• [Work request]: Read through the records below and copy each line that uses the word "layout".

Stored data

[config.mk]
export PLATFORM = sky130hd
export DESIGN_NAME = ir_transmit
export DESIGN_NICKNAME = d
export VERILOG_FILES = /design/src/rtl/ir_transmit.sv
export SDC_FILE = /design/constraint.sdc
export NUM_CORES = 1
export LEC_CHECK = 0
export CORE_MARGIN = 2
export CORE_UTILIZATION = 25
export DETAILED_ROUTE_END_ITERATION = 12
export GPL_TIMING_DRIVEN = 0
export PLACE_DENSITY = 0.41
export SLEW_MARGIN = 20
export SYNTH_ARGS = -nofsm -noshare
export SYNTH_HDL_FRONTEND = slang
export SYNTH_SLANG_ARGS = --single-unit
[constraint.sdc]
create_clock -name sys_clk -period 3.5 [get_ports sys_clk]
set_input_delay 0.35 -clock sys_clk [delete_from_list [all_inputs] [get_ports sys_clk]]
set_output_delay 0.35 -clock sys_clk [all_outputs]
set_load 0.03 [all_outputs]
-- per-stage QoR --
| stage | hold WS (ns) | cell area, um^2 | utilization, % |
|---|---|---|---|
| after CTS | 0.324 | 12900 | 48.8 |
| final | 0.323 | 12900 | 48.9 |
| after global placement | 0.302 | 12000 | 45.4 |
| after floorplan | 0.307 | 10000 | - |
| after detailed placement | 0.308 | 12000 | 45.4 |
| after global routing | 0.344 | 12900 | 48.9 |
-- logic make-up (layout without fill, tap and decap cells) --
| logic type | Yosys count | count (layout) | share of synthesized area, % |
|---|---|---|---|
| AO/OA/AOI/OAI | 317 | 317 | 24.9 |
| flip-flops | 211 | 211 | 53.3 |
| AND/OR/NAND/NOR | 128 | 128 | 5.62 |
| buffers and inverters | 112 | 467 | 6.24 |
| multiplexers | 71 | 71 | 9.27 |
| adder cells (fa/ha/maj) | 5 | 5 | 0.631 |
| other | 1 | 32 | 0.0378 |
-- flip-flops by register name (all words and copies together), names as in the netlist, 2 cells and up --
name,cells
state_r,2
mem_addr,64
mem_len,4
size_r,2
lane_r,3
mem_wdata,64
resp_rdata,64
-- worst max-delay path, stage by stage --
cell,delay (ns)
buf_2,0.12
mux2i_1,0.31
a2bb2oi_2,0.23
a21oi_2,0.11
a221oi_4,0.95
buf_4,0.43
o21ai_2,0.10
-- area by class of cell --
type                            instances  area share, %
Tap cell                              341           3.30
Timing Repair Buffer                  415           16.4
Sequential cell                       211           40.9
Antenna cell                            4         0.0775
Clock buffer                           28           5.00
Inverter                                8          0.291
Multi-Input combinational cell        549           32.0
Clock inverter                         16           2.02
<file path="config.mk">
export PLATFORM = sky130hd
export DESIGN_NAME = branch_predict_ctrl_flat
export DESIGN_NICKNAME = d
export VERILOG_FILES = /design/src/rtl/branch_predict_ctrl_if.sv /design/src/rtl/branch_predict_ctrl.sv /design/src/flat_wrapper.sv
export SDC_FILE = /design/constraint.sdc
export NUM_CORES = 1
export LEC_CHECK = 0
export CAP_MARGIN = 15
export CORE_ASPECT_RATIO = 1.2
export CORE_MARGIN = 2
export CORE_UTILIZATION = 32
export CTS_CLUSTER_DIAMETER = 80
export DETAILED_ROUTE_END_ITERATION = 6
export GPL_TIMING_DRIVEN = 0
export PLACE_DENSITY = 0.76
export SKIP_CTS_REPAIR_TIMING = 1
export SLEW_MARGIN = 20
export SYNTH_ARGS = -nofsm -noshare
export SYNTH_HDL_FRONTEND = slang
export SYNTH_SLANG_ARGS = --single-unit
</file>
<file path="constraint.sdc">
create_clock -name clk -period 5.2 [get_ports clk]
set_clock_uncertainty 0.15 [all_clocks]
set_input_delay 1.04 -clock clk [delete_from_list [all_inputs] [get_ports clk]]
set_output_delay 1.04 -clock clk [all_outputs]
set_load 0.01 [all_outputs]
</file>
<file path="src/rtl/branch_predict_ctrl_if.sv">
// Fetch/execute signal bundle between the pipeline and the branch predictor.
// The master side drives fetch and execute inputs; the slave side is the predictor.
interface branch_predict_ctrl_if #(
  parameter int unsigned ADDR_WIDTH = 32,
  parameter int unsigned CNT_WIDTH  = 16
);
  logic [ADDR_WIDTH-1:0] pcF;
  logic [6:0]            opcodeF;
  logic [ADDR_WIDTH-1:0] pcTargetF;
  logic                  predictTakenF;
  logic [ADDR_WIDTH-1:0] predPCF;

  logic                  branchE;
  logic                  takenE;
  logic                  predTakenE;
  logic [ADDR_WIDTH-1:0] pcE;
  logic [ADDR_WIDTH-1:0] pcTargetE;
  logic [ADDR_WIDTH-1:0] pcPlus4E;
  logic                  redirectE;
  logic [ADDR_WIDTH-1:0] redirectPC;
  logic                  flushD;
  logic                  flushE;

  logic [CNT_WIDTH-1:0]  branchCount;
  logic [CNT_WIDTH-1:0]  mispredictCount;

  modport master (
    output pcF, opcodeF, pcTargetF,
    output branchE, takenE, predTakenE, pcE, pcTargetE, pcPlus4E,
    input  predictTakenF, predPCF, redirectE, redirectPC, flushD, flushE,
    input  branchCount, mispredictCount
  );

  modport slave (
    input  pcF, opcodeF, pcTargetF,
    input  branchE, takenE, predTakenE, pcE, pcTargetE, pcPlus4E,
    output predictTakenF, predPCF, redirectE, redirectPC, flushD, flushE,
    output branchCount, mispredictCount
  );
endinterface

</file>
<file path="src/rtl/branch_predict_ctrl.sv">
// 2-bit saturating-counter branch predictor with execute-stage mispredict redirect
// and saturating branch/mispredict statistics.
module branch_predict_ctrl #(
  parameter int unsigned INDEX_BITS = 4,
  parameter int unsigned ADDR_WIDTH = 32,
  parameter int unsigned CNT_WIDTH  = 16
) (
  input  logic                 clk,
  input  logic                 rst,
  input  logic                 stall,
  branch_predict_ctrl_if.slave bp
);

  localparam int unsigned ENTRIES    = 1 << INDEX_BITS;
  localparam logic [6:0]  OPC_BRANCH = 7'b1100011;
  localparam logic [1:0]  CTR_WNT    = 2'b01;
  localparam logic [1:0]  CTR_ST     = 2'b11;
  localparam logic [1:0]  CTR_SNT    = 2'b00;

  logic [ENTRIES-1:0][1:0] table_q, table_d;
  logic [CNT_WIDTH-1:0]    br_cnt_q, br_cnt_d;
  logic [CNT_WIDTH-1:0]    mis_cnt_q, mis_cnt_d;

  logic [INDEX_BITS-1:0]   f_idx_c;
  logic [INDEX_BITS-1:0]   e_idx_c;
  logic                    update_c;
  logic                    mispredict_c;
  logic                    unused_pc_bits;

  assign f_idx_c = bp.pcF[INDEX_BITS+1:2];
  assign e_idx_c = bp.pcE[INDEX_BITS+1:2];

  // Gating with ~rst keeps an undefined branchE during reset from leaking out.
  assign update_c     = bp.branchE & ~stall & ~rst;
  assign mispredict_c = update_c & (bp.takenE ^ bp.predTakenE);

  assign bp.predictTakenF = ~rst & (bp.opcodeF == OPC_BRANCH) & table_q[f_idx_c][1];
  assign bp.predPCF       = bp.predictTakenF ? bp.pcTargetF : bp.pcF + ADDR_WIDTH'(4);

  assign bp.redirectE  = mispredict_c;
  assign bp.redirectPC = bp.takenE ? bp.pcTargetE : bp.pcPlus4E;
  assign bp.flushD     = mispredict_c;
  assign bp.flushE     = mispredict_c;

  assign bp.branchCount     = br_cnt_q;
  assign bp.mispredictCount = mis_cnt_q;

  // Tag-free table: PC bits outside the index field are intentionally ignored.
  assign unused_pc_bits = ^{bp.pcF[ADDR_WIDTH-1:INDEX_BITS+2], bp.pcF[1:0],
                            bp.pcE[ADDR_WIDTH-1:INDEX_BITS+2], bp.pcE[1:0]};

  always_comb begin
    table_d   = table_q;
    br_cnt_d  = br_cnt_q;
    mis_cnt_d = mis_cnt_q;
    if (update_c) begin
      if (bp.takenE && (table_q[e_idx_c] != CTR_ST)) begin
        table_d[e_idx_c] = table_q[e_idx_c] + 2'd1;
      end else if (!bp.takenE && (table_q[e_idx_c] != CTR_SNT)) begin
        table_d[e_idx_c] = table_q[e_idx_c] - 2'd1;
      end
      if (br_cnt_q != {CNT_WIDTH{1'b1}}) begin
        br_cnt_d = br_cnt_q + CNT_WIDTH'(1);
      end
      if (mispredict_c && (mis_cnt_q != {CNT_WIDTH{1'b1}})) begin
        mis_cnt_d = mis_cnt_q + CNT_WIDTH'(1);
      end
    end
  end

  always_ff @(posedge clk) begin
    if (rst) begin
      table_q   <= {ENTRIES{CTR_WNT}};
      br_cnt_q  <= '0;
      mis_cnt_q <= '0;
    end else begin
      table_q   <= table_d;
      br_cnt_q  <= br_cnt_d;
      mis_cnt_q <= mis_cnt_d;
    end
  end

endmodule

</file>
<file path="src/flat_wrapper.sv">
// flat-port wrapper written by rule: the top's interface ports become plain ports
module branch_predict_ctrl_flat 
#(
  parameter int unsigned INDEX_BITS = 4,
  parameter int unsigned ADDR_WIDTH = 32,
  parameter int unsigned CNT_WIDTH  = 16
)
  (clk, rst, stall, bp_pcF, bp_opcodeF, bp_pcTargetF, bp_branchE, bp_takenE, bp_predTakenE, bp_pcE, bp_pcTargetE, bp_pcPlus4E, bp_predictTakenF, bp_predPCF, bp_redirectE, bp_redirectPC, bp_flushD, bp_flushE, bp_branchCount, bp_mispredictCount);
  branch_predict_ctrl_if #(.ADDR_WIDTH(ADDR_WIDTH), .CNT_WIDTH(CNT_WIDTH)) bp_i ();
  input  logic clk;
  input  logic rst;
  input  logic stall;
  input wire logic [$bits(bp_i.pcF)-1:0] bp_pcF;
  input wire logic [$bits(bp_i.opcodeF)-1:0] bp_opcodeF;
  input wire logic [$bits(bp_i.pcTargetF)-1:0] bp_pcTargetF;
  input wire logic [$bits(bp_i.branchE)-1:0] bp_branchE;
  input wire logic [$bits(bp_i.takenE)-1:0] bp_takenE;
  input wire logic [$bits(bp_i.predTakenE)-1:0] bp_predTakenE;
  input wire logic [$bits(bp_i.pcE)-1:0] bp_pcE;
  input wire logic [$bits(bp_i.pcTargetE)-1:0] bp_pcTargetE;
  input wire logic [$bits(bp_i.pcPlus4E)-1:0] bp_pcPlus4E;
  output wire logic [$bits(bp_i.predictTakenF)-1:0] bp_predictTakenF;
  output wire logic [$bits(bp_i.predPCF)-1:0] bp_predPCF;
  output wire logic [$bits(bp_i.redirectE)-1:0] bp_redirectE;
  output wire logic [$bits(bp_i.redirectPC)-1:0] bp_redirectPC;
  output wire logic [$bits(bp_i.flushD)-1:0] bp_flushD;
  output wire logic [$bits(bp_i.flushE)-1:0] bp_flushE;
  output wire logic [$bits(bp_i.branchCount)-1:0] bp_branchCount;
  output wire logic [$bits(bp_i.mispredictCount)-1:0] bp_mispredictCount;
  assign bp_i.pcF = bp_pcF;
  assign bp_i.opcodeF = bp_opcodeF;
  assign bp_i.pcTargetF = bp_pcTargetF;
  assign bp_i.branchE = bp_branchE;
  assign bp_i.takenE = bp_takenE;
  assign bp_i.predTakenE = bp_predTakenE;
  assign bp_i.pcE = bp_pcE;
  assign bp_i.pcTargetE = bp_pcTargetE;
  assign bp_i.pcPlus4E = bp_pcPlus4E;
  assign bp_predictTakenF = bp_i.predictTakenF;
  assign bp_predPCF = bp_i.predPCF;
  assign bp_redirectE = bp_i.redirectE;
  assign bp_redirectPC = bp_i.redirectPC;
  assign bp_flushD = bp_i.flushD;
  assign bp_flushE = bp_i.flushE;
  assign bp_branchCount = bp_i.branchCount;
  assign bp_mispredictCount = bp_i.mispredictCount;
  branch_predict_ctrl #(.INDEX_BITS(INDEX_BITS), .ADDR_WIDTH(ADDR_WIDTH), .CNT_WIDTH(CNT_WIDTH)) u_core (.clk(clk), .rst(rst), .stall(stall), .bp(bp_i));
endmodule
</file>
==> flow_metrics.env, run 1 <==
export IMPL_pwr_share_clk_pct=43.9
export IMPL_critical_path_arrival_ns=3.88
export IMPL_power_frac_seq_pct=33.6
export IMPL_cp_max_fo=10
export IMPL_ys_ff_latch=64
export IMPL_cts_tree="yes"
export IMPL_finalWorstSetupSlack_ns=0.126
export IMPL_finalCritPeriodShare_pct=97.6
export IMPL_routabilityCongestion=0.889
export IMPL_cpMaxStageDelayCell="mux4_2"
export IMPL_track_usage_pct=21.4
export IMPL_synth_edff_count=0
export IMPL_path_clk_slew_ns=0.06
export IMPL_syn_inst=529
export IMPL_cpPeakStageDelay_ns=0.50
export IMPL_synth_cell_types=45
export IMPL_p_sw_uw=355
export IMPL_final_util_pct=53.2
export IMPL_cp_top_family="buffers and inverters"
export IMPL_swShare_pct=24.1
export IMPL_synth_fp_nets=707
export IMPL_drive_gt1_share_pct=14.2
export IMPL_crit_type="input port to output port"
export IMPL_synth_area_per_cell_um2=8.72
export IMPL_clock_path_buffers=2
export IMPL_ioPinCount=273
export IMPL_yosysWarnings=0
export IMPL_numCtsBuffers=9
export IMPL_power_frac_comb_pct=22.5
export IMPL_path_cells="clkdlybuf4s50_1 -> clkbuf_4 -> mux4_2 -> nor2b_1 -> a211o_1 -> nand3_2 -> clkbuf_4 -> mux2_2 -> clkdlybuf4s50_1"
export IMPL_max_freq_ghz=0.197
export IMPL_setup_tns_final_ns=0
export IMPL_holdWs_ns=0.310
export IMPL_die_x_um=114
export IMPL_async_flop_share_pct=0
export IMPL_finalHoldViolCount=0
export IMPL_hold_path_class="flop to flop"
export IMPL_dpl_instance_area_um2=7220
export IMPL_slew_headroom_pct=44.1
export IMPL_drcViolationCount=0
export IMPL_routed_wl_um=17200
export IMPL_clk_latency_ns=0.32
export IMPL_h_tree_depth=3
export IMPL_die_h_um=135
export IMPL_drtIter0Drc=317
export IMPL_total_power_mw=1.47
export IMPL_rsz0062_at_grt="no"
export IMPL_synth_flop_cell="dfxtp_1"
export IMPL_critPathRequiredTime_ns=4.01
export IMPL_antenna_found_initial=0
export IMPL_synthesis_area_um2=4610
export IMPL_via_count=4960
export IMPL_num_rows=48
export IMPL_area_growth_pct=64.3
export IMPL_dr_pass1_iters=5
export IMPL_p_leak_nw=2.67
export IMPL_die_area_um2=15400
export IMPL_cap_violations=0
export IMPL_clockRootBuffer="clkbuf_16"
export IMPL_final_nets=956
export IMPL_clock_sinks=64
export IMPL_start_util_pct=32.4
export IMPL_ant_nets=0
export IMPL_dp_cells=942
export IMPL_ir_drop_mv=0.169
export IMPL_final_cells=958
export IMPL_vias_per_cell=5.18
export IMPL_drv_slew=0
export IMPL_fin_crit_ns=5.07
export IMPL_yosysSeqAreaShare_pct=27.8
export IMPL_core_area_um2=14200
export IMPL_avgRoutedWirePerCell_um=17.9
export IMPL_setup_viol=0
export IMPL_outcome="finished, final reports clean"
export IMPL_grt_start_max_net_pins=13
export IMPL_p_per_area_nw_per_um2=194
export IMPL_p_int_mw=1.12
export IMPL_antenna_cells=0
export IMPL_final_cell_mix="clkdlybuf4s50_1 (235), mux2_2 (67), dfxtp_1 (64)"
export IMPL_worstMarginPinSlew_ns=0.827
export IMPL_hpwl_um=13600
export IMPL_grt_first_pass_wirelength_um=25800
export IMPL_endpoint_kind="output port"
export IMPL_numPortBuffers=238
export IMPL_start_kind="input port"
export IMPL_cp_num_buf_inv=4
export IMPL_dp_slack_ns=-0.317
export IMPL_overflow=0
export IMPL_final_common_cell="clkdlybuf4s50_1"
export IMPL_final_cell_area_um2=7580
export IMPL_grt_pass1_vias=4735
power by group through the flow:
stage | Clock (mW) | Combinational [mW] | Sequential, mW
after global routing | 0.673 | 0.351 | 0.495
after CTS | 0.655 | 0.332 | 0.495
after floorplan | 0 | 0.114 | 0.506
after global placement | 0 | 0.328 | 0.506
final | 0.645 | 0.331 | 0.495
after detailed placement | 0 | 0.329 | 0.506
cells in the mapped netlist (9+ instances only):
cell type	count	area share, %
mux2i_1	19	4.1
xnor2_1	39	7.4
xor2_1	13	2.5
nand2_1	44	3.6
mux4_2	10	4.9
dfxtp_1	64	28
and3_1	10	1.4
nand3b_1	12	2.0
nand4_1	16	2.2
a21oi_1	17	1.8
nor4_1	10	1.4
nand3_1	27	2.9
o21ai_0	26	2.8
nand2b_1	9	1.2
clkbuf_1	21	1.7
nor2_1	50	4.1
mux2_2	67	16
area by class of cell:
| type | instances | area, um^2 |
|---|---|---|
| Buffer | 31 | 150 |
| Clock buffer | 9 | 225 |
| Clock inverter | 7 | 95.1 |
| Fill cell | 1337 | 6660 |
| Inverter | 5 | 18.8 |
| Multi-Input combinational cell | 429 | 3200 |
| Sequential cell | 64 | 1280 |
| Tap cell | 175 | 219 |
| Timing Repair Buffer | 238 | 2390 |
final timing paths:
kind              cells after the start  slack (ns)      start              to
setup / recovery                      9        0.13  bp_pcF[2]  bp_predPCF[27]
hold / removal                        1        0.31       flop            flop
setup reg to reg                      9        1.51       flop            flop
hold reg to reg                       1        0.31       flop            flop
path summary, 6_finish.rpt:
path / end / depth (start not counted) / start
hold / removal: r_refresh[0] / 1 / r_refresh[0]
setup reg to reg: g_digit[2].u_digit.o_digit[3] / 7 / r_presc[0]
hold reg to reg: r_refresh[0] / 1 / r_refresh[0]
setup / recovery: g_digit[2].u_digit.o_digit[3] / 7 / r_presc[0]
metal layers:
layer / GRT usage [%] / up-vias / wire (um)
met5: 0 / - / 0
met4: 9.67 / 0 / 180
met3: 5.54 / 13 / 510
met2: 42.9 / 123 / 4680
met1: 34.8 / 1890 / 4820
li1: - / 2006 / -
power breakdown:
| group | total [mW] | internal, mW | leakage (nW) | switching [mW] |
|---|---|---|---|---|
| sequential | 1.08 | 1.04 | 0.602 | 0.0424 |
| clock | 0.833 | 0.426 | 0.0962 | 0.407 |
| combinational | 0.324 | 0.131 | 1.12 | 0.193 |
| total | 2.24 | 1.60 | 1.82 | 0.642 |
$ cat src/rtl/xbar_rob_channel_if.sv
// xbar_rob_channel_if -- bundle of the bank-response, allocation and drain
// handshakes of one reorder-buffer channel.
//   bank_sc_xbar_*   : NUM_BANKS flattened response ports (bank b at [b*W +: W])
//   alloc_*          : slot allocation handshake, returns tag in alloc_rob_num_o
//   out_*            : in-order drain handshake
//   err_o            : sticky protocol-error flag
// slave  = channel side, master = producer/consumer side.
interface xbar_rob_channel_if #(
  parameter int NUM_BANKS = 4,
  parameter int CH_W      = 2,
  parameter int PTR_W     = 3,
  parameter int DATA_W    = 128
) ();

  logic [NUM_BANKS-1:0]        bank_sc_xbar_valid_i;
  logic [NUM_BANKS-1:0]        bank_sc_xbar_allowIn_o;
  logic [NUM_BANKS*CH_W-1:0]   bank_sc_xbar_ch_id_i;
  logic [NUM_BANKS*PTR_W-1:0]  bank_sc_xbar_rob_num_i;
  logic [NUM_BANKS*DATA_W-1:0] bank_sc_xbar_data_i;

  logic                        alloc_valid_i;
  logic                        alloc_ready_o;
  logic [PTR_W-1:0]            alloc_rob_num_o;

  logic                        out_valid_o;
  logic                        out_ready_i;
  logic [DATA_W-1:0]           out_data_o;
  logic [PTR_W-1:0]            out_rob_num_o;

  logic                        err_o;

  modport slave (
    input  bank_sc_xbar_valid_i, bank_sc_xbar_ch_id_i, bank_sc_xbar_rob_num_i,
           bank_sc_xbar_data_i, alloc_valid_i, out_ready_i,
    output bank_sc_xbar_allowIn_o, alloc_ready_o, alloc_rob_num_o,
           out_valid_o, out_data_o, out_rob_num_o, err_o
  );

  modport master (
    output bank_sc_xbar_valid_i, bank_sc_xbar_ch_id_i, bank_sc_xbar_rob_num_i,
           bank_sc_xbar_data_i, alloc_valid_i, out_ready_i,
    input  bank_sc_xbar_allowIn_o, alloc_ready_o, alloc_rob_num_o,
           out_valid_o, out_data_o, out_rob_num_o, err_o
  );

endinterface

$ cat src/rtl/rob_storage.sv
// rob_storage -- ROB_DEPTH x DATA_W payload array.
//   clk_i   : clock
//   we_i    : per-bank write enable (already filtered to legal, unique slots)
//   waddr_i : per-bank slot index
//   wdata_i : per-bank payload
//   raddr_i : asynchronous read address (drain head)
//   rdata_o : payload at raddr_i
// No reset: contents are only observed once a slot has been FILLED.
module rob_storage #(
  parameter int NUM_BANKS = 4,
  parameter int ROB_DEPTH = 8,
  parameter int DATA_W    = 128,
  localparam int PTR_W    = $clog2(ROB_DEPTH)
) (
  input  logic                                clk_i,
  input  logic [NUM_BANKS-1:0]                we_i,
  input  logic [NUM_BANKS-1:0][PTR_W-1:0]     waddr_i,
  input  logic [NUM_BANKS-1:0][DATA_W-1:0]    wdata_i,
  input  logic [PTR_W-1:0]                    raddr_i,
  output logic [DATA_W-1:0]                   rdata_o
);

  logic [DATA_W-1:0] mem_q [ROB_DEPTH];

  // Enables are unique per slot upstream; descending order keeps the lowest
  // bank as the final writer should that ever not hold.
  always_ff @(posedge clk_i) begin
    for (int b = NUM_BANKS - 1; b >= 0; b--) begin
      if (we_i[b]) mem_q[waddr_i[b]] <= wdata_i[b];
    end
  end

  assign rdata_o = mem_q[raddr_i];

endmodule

• [The completed task]:
-- logic make-up (layout without fill, tap and decap cells) --
| logic type | Yosys count | count (layout) | share of synthesized area, % |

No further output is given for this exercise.